Fame Is the Name of the Game is a 1966 American made-for-television drama film starring Tony Franciosa that aired on NBC and served as the pilot episode of the subsequent series The Name of the Game. It was directed by Stuart Rosenberg and was produced by Ranald MacDougall, who also wrote the teleplay, from the novel One Woman by Tiffany Thayer.

The film stars Tony Franciosa as investigative journalist Jeff Dillon and also presents the screen debut of 20-year-old Susan Saint James as Peggy Chan, Dillon's new editorial assistant. (In the series, St.
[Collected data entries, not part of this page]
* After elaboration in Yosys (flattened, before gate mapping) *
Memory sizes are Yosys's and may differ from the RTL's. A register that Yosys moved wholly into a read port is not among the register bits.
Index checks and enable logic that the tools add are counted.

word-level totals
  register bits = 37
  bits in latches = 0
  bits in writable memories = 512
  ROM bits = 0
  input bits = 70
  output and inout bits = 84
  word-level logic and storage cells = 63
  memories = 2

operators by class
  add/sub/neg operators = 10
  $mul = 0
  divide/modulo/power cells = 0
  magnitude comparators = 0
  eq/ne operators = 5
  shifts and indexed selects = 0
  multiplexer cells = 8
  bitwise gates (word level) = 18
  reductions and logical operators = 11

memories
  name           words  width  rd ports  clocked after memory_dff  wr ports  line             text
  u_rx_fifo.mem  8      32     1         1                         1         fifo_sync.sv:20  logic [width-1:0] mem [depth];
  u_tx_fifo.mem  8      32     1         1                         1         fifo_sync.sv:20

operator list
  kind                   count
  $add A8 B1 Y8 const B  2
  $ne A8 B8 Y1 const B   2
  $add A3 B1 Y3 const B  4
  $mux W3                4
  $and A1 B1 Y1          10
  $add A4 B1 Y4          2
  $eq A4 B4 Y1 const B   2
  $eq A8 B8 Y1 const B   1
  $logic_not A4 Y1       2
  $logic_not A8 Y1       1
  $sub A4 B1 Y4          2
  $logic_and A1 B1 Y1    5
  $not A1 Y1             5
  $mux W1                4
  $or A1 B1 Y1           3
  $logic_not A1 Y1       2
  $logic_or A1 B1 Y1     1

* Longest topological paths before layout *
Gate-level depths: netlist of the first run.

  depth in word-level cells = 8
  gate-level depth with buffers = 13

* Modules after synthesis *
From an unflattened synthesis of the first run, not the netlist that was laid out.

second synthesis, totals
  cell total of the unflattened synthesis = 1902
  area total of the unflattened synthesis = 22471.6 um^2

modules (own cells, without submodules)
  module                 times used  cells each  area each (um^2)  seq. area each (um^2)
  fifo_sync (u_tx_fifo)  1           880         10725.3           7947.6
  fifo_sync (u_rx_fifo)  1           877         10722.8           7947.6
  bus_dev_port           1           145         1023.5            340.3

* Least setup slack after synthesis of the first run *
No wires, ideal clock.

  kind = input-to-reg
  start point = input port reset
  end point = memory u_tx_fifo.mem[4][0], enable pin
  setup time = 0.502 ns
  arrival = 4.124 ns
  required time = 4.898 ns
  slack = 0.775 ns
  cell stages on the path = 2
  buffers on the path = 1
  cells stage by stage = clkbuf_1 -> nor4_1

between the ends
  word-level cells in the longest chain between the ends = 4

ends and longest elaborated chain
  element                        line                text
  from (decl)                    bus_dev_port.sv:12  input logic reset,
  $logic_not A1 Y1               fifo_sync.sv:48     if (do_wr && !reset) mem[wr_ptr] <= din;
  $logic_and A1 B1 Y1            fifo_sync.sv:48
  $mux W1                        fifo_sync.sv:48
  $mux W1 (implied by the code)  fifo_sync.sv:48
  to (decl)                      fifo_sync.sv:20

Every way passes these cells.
File: src/rtl/fp_lzc.sv
// Leading-zero counter; an all-zero input saturates the count to all ones.
module fp_lzc #(
    parameter int  WIDTH = 14,
    localparam int CW    = $clog2(WIDTH)
) (
    input  logic [WIDTH-1:0] din,
    output logic [CW-1:0]    cnt
);
    // Scan upward so the most significant set bit determines the count.
    always_comb begin
        cnt = '1;
        for (int i = 0; i < WIDTH; i++) begin
            cnt = din[i] ? CW'(WIDTH - 1 - i) : cnt;
        end
    end
endmodule

File: src/rtl/fp_addsub_pipe.sv
// Three-stage IEEE-754 add/sub with round-to-nearest-even, subnormals and a
// single global advance shared by all stages.
module fp_addsub_pipe
    import fp_pkg::*;
#(
    parameter int  EXP_W = 5,
    parameter int  MAN_W = 10,
    localparam int W     = 1 + EXP_W + MAN_W
) (
    input  logic         clk,
    input  logic         rst_n,
    input  logic         in_valid,
    output logic         in_ready,
    input  logic         op,
    input  logic [W-1:0] a,
    input  logic [W-1:0] b,
    output logic         out_valid,
    input  logic         out_ready,
    output logic [W-1:0] q,
    output logic [4:0]   flags
);
    localparam int XW = MAN_W + 4;
    localparam int CW = $clog2(XW);
    localparam int EW = EXP_W + 1;
    localparam int SW = ((CW > EXP_W) ? CW : EXP_W) + 1;
    localparam logic [EXP_W-1:0] EXP_ONES = '1;
    localparam logic [EXP_W-1:0] EXP_ONE  = {{(EXP_W-1){1'b0}}, 1'b1};
    localparam logic [EW-1:0]    EW_ONE   = {{(EW-1){1'b0}}, 1'b1};
    localparam logic [SW-1:0]    SW_ONE   = {{(SW-1){1'b0}}, 1'b1};
    localparam logic [W-1:0]     QNAN     = W'(canon_qnan(EXP_W, MAN_W));

    logic adv_s;
    assign adv_s    = !out_valid | out_ready;
    assign in_ready = adv_s;

    // ---------------- S1: unpack, classify, swap, align ----------------
    logic             sa_s, sb_s, a_ge_s, big_sign_s;
    logic [EXP_W-1:0] ea_s, eb_s, eae_s, ebe_s, big_e_s, small_e_s, diff_s;
    logic [MAN_W-1:0] fa_s, fb_s;
    logic [MAN_W:0]   ma_s, mb_s, big_m_s, small_m_s;
    logic [XW-1:0]    small_x_s, aligned_s;
    fp_class_e        cls_a_s, cls_b_s;
    logic             nan_a_s, nan_b_s, inf_a_s, inf_b_s;
    logic             spec_s, spec_nv_s;
    logic [W-1:0]     spec_q_s;

    assign sa_s    = a[W-1];
    assign sb_s    = b[W-1] ^ op;
    assign ea_s    = a[W-2:MAN_W];
    assign eb_s    = b[W-2:MAN_W];
    assign fa_s    = a[MAN_W-1:0];
    assign fb_s    = b[MAN_W-1:0];
    assign cls_a_s = fp_classify(ea_s == '0, ea_s == EXP_ONES, fa_s == '0, fa_s[MAN_W-1]);
    assign cls_b_s = fp_classify(eb_s == '0, eb_s == EXP_ONES, fb_s == '0, fb_s[MAN_W-1]);
    assign nan_a_s = (cls_a_s == CLS_QNAN) || (cls_a_s == CLS_SNAN);
    assign nan_b_s = (cls_b_s == CLS_QNAN) || (cls_b_s == CLS_SNAN);
    assign inf_a_s = (cls_a_s == CLS_INF);
    assign inf_b_s = (cls_b_s == CLS_INF);
    // Subnormals share the minimum normal exponent, hidden bit cleared.
    assign eae_s   = (ea_s == '0) ? EXP_ONE : ea_s;
    assign ebe_s   = (eb_s == '0) ? EXP_ONE : eb_s;
    assign ma_s    = {ea_s != '0, fa_s};
    assign mb_s    = {eb_s != '0, fb_s};
    assign a_ge_s  = (a[W-2:0] >= b[W-2:0]);

    // Special operands override the datapath result.
    always_comb begin
        spec_s    = 1'b0;
        spec_nv_s = 1'b0;
        spec_q_s  = '0;
        if (nan_a_s || nan_b_s) begin
            spec_s    = 1'b1;
            spec_q_s  = QNAN;
            spec_nv_s = (cls_a_s == CLS_SNAN) || (cls_b_s == CLS_SNAN);
        end else if (inf_a_s && inf_b_s && (sa_s != sb_s)) begin
            spec_s    = 1'b1;
            spec_q_s  = QNAN;
            spec_nv_s = 1'b1;
        end else if (inf_a_s) begin
            spec_s   = 1'b1;
            spec_q_s = {sa_s, EXP_ONES, {MAN_W{1'b0}}};
        end else if (inf_b_s) begin
            spec_s   = 1'b1;
            spec_q_s = {sb_s, EXP_ONES, {MAN_W{1'b0}}};
        end else begin
            spec_s = 1'b0;
        end
    end

    // Larger magnitude first; the smaller one is shifted right keeping G/R/S.
    always_comb begin
        big_e_s    = a_ge_s ? eae_s : ebe_s;
        small_e_s  = a_ge_s ? ebe_s : eae_s;
        big_m_s    = a_ge_s ? ma_s : mb_s;
        small_m_s  = a_ge_s ? mb_s : ma_s;
        big_sign_s = a_ge_s ? sa_s : sb_s;
        diff_s     = big_e_s - small_e_s;
        small_x_s  = {small_m_s, 3'b000};
        if (int'(diff_s) >= XW - 1) begin
            aligned_s = {{(XW-1){1'b0}}, |small_m_s};
        end else begin
            aligned_s = (small_x_s >> diff_s) |
                        {{(XW-1){1'b0}}, |(small_x_s & ~({XW{1'b1}} << diff_s))};
        end
    end

    logic             s1_valid_r, s1_spec_r, s1_nv_r, s1_sign_r, s1_sub_r;
    logic [W-1:0]     s1_spec_q_r;
    logic [EXP_W-1:0] s1_exp_r;
    logic [XW-1:0]    s1_big_r, s1_small_r;

    // S1 register bank.
    always_ff @(posedge clk or negedge rst_n) begin
        if (!rst_n) begin
            s1_valid_r <= 1'b0; s1_spec_r <= 1'b0; s1_nv_r <= 1'b0;
            s1_sign_r <= 1'b0; s1_sub_r <= 1'b0; s1_spec_q_r <= '0;
            s1_exp_r <= '0; s1_big_r <= '0; s1_small_r <= '0;
        end else if (adv_s) begin
            s1_valid_r <= in_valid; s1_spec_r <= spec_s; s1_nv_r <= spec_nv_s;
            s1_sign_r <= big_sign_s; s1_sub_r <= (sa_s != sb_s); s1_spec_q_r <= spec_q_s;
            s1_exp_r <= big_e_s; s1_big_r <= {big_m_s, 3'b000}; s1_small_r <= aligned_s;
        end
    end

    // ---------------- S2: add/sub magnitudes, leading zeros ----------------
    logic [XW:0]   sum_s;
    logic [CW-1:0] lz_s;

    assign sum_s = s1_sub_r ? ({1'b0, s1_big_r} - {1'b0, s1_small_r})
                            : ({1'b0, s1_big_r} + {1'b0, s1_small_r});

    fp_lzc #(.WIDTH(XW)) u_lzc (.din(sum_s[XW-1:0]), .cnt(lz_s));

    logic             s2_valid_r, s2_spec_r, s2_nv_r, s2_sign_r, s2_sub_r;
    logic [W-1:0]     s2_spec_q_r;
    logic [EXP_W-1:0] s2_exp_r;
    logic [XW:0]      s2_sum_r;
    logic [CW-1:0]    s2_lz_r;

    // S2 register bank.
    always_ff @(posedge clk or negedge rst_n) begin
        if (!rst_n) begin
            s2_valid_r <= 1'b0; s2_spec_r <= 1'b0; s2_nv_r <= 1'b0;
            s2_sign_r <= 1'b0; s2_sub_r <= 1'b0; s2_spec_q_r <= '0;
            s2_exp_r <= '0; s2_sum_r <= '0; s2_lz_r <= '0;
        end else if (adv_s) begin
            s2_valid_r <= s1_valid_r; s2_spec_r <= s1_spec_r; s2_nv_r <= s1_nv_r;
            s2_sign_r <= s1_sign_r; s2_sub_r <= s1_sub_r; s2_spec_q_r <= s1_spec_q_r;
            s2_exp_r <= s1_exp_r; s2_sum_r <= sum_s; s2_lz_r <= lz_s;
        end
    end

    // ---------------- S3: normalise, round, pack ----------------
    logic [XW-1:0]    norm_s;
    logic [EW-1:0]    exp_n_s, exp_r_s;
    logic [SW-1:0]    lim_s, sh_s;
    logic [MAN_W+1:0] mr_s;
    logic [MAN_W-1:0] frac_s;
    logic             up_s, hidden_s, nx_s, zero_s, ovf_s;
    logic [EXP_W-1:0] exp_f_s;
    logic [W-1:0]     q_s;
    logic [4:0]       flags_s;

    // Left shift is capped so the exponent never drops below 1.
    always_comb begin
        lim_s = {{(SW-EXP_W){1'b0}}, s2_exp_r} - SW_ONE;
        sh_s  = ({{(SW-CW){1'b0}}, s2_lz_r} < lim_s) ? {{(SW-CW){1'b0}}, s2_lz_r} : lim_s;
        if (s2_sum_r[XW]) begin
            norm_s  = {s2_sum_r[XW:2], s2_sum_r[1] | s2_sum_r[0]};
            exp_n_s = {1'b0, s2_exp_r} + EW_ONE;
        end else begin
            norm_s  = s2_sum_r[XW-1:0] << sh_s;
            exp_n_s = EW'({{(SW-EXP_W){1'b0}}, s2_exp_r} - sh_s);
        end
    end

    assign up_s     = norm_s[2] & (norm_s[1] | norm_s[0] | norm_s[3]);
    assign nx_s     = |norm_s[2:0];
    assign mr_s     = {1'b0, norm_s[XW-1:3]} + {{(MAN_W+1){1'b0}}, up_s};
    assign exp_r_s  = mr_s[MAN_W+1] ? (exp_n_s + EW_ONE) : exp_n_s;
    assign frac_s   = mr_s[MAN_W+1] ? mr_s[MAN_W:1] : mr_s[MAN_W-1:0];
    assign hidden_s = mr_s[MAN_W+1] | mr_s[MAN_W];
    assign exp_f_s  = hidden_s ? exp_r_s[EXP_W-1:0] : {EXP_W{1'b0}};
    assign zero_s   = (s2_sum_r == '0);
    assign ovf_s    = hidden_s && (exp_r_s >= {1'b0, EXP_ONES});

    // Result and flag selection.
    always_comb begin
        q_s             = '0;
        flags_s         = 5'b00000;
        flags_s[FLG_DZ] = 1'b0;
        if (s2_spec_r) begin
            q_s             = s2_spec_q_r;
            flags_s[FLG_NV] = s2_nv_r;
        end else if (zero_s) begin
            q_s = {(!s2_sub_r) & s2_sign_r, {(W-1){1'b0}}};
        end else if (ovf_s) begin
            q_s             = {s2_sign_r, EXP_ONES, {MAN_W{1'b0}}};
            flags_s[FLG_OF] = 1'b1;
            flags_s[FLG_NX] = 1'b1;
        end else begin
            q_s             = {s2_sign_r, exp_f_s, frac_s};
            flags_s[FLG_NX] = nx_s;
            flags_s[FLG_UF] = (exp_f_s == '0) & nx_s;
        end
    end

    // Output register; result fields only load on a valid beat.
    always_ff @(posedge clk or negedge rst_n) begin
        if (!rst_n) begin
            out_valid <= 1'b0;
            q         <= '0;
            flags     <= 5'b00000;
        end else if (adv_s) begin
            out_valid <= s2_valid_r;
            if (s2_valid_r) begin
                q     <= q_s;
                flags <= flags_s;
            end
        end
    end
endmodule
James's character is renamed Peggy Maxwell, and she is the research assistant to all three of the rotating lead characters.) In the film, Jeff Dillon writes for Fame magazine, a publication of Janus Enterprises, and Glenn Howard (George Macready) is just the managing editor. In the subsequent series, Dillon writes for People magazine, a division of Howard Publications, and Glenn Howard (Gene Barry) is head of the whole company.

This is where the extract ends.